The problem with that however, while it may very well be true, is that this is how habits are formed. Since my rotator cuff is no longer holding me back it gets easier and easier to ignore treating it until it just becomes forgotten. I need to make this a daily habit, just as I have my neck mobility. Once it is, then I can skip a day here or there because I won’t forget to do it the next day. So now I must force myself to do it, so that the habit which forms is one of daily maintenance, not letting it slip by the wayside. So without further ado….

I just did 1 ALR stretch and kneeling ALR with 3lb, 1 LR stretch and lying LR with 3lb. I pushed a little further with the stretches. I have to be at 95% ROM (range of motion) on my injured side compared to my healthy side when achieving pain level 5 (at least with scapula flexed back and down), and I held it for 40 seconds this time. I also did 25 reps with the dumbbells.

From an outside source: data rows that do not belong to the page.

--- src/fvn_pkg.sv ---
// Shared types and constants of the fractal value noise block.
package fvn_pkg;

  // Hash constants
  localparam logic [31:0] MIX_C1   = 32'h7feb352d;
  localparam logic [31:0] MIX_C2   = 32'h846ca68b;
  localparam logic [31:0] AXIS_KX  = 32'h9e3779b9;
  localparam logic [31:0] AXIS_KY  = 32'h85ebca6b;
  localparam logic [31:0] AXIS_KZ  = 32'hc2b2ae35;
  localparam logic [31:0] VAL_MASK = 32'h00ffffff;

  // Seed advance per octave
  localparam logic [31:0] SEED_STEP_2D = 32'd911;
  localparam logic [31:0] SEED_STEP_3D = 32'd577;

  // Quotient bits of the final normalization
  localparam int unsigned DIV_STEPS = 17;

  // Register indexes of the configuration port
  localparam logic [1:0] REG_SEED   = 2'd0;
  localparam logic [1:0] REG_OCTAVE = 2'd1;
  localparam logic [1:0] REG_MODE   = 2'd2;

  localparam logic [3:0] OCTAVE_RESET = 4'd4;

  typedef enum logic [3:0] {
    OP_NONE,
    OP_LOAD,
    OP_EASE,
    OP_AXIS,
    OP_CORNER,
    OP_BLEND,
    OP_ACCUM,
    OP_DIV_INIT,
    OP_DIV_STEP,
    OP_OUT
  } dp_op_e;

  typedef struct packed {
    dp_op_e     op;
    logic [2:0] idx;
    logic [1:0] sub;
    logic [1:0] lvl;
  } cmd_t;

endpackage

Shoulder Rehab – Making Progress

The last couple of days I have taken a break from rehabbing, I had a serious issue with my foot. I woke up in the middle of the night in excruciating pain right across the bridge of my foot, right in the center. It hurt to move, the pain was preventing me from going back to sleep, so I zoned in and out of consciousness for the remainder of the night. When I got up to get ready for work I could put almost zero pressure on my foot, and barely made it to my closet to get the cane I keep there. Even with the cane, getting to the garage where I keep a pair of crutches was almost undoable. (I keep crutches in the garage because when you live life full tilt, you sometimes find yourself in need of them. They are in the garage because I learned the hard way that the attic is not a practical place to keep them should you suddenly need them.) The only thing I can think that may have caused the problem was either sleeping with my foot hyperextended for too long thereby straining the ligaments or tendons, or some kind of insect bite. I didn’t see anything that would indicate an insect bite though. The pain was comparable to a hairline fracture.

I am also out of Move Free, but have been adding collagen protein to my coffee this week.

Yesterday I only did one stretch and no weights, and the day before I did nothing. Today I didn’t notice any setbacks though. My foot is recovering pretty rapidly, yesterday I was able to trade in the crutches and come in to work using only the cane. Today I am using nothing, but I am still limping.

It really feels like I am making great progress with my rehab now. I’m still working in the “level 5” pain range, but I’m getting more ROM. I performed 2 sets each of ALR and LR stretch, 1st set is done with scapula rotated back and down, 2nd set with serrates flexed.

1 set ea. of ALR and LR exercise, 20 reps with 3 pounds. Note: I am doing both shoulders.